» **TASK REQUIREMENTS**: From the data below, repeat exactly the lines from the line with "Largest net degree" to the line with "Grt met3 use: 0.04164", both included.

[GIVEN INFORMATION — start]

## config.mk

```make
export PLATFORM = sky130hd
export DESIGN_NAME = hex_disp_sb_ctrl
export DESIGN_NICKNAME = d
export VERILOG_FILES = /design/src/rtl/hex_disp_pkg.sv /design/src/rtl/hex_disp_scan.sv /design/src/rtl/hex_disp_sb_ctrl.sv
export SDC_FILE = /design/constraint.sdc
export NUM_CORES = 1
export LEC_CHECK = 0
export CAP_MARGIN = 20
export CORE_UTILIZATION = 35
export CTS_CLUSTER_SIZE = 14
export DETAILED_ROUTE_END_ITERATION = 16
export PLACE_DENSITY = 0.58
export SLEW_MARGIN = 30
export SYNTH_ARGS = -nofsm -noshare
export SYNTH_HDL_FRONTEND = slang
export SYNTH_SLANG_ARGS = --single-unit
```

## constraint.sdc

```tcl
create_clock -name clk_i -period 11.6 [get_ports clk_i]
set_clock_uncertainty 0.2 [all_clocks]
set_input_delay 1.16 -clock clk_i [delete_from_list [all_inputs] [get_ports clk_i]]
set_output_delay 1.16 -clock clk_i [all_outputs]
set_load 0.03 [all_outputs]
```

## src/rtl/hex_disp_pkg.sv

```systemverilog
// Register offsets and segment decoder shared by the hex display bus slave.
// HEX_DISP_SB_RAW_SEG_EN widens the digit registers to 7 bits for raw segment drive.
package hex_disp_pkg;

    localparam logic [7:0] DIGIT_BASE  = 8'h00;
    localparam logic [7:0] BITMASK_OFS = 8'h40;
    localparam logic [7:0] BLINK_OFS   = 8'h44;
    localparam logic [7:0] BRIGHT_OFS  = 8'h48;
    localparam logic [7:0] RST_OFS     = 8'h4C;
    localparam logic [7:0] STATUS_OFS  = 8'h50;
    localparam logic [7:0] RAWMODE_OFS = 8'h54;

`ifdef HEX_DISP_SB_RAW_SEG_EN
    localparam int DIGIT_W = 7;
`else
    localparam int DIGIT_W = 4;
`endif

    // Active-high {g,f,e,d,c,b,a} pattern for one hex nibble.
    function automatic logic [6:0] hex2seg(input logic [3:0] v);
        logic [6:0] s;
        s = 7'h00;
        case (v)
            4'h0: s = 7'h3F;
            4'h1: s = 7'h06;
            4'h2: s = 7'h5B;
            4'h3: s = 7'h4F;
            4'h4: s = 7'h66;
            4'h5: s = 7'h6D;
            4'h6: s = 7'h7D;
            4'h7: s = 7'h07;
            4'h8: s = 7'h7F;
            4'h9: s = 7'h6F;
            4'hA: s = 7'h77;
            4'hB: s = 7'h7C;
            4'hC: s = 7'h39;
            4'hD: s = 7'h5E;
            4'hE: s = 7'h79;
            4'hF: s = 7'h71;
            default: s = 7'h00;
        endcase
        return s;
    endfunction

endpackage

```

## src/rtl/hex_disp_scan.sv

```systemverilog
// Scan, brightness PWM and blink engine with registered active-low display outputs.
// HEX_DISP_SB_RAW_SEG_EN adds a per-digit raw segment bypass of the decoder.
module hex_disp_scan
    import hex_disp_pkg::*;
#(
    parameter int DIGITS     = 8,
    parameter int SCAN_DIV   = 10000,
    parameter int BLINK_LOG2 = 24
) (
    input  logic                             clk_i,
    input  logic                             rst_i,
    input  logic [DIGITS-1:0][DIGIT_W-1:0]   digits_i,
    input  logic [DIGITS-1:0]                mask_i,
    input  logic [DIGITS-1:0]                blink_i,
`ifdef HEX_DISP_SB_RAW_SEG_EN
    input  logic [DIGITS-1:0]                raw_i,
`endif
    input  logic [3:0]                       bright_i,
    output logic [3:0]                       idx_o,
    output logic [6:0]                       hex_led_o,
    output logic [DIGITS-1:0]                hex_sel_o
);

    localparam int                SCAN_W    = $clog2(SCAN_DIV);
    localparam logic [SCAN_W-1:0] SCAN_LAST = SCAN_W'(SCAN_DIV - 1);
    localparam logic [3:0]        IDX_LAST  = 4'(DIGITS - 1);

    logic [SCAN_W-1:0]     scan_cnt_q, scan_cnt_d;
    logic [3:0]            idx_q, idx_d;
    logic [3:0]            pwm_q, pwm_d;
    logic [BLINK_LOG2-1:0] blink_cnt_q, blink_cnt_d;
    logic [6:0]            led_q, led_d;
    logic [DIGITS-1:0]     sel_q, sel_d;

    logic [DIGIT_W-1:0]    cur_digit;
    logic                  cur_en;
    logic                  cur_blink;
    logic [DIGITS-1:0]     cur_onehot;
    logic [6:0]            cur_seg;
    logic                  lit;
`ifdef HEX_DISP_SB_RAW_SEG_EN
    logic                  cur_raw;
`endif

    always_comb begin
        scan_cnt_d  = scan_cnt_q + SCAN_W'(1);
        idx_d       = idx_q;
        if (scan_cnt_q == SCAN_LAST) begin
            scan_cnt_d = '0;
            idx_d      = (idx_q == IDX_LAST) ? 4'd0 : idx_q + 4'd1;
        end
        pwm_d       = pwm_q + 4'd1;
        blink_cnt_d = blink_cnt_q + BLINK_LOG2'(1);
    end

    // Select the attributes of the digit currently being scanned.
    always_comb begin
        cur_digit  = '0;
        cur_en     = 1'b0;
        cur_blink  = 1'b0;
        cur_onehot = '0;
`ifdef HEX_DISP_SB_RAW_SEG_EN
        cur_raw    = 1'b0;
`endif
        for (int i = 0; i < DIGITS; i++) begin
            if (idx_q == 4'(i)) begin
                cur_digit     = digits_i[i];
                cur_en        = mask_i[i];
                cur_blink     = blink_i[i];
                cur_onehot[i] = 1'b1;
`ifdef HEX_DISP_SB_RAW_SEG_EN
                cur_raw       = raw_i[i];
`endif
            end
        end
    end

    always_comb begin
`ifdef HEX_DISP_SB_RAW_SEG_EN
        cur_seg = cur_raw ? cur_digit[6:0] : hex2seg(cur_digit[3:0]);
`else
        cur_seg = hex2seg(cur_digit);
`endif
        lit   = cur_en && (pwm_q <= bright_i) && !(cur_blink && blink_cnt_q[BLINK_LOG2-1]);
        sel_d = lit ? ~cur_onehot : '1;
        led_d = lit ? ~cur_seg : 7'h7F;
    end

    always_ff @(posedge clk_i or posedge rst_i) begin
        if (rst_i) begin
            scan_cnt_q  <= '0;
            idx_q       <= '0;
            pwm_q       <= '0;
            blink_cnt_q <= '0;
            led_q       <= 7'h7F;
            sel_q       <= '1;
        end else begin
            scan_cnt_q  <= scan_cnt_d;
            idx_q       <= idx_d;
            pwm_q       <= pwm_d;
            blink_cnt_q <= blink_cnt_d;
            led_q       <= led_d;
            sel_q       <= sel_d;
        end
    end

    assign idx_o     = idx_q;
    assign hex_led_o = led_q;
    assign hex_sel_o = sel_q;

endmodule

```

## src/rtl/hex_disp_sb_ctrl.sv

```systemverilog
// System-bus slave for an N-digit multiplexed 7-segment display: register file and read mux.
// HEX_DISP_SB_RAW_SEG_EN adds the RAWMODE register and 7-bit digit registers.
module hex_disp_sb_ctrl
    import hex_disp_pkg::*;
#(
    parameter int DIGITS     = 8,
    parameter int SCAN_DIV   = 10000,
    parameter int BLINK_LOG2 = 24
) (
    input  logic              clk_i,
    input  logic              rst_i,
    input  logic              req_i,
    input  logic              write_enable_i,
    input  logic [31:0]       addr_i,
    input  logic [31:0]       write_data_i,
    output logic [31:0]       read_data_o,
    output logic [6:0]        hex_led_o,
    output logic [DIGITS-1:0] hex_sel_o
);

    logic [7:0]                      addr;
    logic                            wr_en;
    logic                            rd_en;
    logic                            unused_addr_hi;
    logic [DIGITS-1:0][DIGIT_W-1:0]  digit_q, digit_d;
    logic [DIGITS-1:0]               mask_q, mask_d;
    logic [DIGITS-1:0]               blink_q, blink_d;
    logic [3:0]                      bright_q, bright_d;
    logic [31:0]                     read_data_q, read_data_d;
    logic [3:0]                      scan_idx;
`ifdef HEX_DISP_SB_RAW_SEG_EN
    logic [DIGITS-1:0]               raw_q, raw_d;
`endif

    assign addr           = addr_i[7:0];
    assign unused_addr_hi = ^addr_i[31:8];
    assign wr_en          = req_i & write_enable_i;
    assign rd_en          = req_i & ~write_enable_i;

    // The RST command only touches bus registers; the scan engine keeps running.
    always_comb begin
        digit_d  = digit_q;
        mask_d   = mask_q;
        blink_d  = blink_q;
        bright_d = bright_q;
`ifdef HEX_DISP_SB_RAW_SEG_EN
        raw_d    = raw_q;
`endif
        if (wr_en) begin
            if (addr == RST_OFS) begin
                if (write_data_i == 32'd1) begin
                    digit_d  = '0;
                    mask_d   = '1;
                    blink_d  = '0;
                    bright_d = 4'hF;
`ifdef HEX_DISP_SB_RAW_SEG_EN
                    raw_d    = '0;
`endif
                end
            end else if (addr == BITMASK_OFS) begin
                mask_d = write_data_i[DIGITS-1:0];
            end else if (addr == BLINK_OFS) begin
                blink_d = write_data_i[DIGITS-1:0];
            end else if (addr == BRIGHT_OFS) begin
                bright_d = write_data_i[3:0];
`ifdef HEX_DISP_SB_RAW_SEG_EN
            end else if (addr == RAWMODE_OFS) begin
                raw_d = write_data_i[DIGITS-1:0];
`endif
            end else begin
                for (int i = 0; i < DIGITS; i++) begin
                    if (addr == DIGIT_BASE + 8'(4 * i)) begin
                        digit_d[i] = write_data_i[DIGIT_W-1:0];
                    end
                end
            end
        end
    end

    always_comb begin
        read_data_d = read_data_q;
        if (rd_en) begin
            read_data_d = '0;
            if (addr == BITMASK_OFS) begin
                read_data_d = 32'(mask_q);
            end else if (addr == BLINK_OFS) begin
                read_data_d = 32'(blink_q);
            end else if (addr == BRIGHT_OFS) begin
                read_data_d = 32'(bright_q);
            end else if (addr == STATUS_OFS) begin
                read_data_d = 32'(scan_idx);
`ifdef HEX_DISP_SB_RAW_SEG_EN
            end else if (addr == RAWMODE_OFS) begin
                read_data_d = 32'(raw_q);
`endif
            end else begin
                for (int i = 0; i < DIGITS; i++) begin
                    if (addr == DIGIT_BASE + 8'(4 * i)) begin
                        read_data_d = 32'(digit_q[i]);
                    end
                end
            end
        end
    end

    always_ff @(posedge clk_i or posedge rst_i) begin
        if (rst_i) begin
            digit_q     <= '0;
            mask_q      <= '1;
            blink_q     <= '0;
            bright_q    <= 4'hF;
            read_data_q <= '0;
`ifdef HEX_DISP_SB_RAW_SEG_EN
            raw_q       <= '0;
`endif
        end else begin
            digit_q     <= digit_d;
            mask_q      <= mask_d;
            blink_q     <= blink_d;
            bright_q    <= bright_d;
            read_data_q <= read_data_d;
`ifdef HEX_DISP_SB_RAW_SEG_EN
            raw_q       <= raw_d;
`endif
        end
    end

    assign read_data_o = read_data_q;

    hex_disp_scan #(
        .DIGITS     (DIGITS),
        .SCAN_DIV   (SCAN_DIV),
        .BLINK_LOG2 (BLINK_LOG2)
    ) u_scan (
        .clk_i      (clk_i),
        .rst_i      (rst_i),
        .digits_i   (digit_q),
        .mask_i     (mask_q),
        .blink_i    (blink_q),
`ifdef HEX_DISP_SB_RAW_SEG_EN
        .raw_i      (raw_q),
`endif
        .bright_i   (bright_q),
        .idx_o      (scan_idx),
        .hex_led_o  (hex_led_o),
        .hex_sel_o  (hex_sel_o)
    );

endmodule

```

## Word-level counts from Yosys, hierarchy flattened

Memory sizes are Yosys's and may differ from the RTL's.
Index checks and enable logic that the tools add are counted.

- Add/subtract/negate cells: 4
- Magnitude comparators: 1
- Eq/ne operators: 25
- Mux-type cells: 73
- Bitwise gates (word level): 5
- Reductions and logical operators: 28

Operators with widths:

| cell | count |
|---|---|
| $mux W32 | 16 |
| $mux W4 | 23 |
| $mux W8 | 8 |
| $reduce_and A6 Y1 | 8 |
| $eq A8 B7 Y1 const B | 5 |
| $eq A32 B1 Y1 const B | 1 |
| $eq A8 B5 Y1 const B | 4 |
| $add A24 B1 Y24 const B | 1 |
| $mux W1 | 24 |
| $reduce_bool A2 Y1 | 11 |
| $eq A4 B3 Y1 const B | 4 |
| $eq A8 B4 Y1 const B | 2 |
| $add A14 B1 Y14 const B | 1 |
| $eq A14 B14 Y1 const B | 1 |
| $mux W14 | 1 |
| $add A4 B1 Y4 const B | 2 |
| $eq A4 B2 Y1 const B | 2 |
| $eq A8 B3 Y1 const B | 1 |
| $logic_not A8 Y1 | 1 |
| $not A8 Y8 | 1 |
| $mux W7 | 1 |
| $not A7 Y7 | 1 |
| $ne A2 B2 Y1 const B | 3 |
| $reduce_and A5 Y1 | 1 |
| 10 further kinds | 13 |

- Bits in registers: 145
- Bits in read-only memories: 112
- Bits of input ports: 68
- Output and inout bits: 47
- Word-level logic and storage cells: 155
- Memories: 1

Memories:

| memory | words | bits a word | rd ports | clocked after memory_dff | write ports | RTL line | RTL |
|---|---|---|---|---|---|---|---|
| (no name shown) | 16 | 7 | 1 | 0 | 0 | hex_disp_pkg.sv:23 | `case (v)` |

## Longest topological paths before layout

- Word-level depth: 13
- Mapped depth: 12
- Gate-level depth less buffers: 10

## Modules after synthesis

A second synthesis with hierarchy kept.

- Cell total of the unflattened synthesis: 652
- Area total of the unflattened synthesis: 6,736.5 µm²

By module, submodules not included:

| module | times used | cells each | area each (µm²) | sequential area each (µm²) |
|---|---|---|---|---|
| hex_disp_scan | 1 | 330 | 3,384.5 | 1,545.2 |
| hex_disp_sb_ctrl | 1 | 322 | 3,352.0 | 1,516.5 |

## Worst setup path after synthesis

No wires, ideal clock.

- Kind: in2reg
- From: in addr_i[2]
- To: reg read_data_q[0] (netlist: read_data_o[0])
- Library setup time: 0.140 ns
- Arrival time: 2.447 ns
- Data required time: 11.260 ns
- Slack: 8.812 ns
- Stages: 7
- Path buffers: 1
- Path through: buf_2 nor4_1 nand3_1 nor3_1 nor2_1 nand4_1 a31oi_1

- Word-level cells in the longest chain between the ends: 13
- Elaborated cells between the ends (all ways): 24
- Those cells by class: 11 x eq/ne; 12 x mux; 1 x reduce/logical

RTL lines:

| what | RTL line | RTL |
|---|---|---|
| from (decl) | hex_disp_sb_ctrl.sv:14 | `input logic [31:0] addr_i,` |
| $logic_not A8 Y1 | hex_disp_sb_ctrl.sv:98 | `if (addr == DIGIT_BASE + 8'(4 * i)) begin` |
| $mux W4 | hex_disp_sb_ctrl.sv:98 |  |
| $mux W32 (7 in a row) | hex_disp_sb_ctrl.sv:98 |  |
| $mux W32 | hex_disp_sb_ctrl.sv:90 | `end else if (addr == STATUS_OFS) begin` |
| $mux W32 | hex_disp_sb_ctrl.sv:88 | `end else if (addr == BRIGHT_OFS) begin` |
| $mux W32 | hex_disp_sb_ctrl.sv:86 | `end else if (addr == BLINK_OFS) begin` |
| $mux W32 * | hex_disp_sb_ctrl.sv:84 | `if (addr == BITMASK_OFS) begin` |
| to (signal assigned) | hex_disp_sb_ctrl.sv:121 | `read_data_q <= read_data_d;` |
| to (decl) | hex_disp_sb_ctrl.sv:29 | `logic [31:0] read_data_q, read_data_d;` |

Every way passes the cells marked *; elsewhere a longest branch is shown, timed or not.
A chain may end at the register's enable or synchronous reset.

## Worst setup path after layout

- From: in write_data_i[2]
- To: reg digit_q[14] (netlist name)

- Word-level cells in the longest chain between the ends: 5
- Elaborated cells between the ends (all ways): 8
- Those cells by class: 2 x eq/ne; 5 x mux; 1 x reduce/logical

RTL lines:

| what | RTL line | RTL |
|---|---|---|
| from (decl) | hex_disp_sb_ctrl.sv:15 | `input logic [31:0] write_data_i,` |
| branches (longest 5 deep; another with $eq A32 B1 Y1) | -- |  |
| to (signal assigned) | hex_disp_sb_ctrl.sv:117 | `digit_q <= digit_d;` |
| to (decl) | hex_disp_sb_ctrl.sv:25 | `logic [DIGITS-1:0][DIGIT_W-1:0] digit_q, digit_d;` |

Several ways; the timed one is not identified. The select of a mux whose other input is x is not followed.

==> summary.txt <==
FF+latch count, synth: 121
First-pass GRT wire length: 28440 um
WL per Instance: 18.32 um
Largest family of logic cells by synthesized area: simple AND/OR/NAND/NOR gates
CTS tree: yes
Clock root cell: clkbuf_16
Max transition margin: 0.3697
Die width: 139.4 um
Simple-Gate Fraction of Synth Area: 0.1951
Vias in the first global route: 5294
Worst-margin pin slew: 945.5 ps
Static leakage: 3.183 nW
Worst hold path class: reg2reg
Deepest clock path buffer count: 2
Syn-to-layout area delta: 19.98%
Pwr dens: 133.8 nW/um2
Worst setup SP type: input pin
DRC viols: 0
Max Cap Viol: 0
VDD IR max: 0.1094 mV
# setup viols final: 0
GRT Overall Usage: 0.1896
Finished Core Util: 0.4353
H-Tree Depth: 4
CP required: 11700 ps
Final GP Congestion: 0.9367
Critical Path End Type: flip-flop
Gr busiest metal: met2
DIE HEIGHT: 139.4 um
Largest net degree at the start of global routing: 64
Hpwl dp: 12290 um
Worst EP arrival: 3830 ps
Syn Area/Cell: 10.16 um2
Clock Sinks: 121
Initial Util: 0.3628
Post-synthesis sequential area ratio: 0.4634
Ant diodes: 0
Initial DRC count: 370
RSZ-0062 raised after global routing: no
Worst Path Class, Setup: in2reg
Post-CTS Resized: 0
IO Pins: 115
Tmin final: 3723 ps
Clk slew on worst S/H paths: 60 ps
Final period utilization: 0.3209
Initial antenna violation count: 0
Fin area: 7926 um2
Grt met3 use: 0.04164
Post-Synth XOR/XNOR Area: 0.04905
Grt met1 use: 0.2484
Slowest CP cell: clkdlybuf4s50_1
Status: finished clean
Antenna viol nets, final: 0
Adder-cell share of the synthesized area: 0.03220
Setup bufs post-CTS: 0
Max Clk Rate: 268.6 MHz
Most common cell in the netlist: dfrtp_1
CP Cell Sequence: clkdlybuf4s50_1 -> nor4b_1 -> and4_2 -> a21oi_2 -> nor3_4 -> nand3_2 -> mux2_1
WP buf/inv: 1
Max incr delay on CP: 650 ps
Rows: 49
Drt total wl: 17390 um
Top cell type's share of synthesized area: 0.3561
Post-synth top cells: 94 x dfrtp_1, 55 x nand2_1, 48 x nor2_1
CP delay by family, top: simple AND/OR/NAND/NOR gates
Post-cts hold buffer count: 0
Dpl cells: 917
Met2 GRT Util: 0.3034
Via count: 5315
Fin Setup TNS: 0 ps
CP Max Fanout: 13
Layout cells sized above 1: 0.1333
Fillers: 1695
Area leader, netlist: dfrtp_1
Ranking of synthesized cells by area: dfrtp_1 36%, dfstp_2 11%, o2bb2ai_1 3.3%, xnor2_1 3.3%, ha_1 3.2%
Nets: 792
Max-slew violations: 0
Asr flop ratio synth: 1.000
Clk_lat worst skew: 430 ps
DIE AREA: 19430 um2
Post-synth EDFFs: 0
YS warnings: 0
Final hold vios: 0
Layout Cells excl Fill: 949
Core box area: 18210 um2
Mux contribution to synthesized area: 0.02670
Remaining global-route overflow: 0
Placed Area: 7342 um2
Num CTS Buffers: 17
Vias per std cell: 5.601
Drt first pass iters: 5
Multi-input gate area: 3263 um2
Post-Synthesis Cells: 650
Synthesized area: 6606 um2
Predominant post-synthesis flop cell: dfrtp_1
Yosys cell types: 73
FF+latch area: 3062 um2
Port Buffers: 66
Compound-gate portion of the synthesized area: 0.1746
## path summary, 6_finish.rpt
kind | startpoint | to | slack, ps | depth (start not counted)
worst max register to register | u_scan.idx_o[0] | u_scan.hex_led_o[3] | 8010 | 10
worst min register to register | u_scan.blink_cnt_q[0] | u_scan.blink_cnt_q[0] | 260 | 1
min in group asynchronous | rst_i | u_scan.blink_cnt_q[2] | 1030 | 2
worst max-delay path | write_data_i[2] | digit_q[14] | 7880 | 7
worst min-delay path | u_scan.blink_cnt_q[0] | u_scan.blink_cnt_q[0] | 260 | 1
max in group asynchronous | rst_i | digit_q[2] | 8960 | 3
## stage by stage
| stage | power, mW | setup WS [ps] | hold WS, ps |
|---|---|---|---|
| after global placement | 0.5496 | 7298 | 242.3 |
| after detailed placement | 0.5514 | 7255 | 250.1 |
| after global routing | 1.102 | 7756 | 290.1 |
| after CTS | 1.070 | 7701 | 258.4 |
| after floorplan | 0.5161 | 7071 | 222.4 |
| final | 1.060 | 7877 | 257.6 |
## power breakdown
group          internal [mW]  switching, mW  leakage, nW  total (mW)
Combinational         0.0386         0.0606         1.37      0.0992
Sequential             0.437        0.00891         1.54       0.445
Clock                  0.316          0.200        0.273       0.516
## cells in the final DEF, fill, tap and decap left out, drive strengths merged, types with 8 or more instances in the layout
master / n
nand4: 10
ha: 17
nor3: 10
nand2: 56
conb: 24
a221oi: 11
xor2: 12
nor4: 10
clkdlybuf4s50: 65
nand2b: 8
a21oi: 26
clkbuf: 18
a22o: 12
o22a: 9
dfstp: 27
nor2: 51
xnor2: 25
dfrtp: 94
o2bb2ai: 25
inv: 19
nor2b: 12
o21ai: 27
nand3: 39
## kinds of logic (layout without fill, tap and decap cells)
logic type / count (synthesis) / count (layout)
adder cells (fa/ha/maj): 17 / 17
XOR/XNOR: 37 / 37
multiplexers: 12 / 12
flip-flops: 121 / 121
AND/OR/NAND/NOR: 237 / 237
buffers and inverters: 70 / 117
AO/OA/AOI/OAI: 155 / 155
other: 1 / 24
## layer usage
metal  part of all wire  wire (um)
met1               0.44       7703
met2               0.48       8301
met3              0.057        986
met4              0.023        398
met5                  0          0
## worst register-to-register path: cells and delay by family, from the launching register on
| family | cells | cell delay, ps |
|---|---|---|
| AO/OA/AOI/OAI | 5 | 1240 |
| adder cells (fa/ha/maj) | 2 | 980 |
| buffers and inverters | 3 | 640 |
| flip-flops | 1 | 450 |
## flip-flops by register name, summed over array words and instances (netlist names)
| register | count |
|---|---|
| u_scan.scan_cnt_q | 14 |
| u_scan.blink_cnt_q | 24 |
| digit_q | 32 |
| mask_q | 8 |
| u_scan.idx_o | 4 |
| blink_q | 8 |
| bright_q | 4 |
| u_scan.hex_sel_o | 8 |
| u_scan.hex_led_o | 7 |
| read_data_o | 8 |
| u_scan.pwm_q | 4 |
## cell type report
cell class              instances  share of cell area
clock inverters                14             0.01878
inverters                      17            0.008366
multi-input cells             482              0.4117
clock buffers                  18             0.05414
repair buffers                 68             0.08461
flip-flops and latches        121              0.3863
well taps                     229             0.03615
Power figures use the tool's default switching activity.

[GIVEN INFORMATION — finish]

» **ANSWER BELOW**:
Largest net degree at the start of global routing: 64
Hpwl dp: 12290 um
Worst EP arrival: 3830 ps
Syn Area/Cell: 10.16 um2
Clock Sinks: 121
Initial Util: 0.3628
Post-synthesis sequential area ratio: 0.4634
Ant diodes: 0
Initial DRC count: 370
RSZ-0062 raised after global routing: no
Worst Path Class, Setup: in2reg
Post-CTS Resized: 0
IO Pins: 115
Tmin final: 3723 ps
Clk slew on worst S/H paths: 60 ps
Final period utilization: 0.3209
Initial antenna violation count: 0
Fin area: 7926 um2
Grt met3 use: 0.04164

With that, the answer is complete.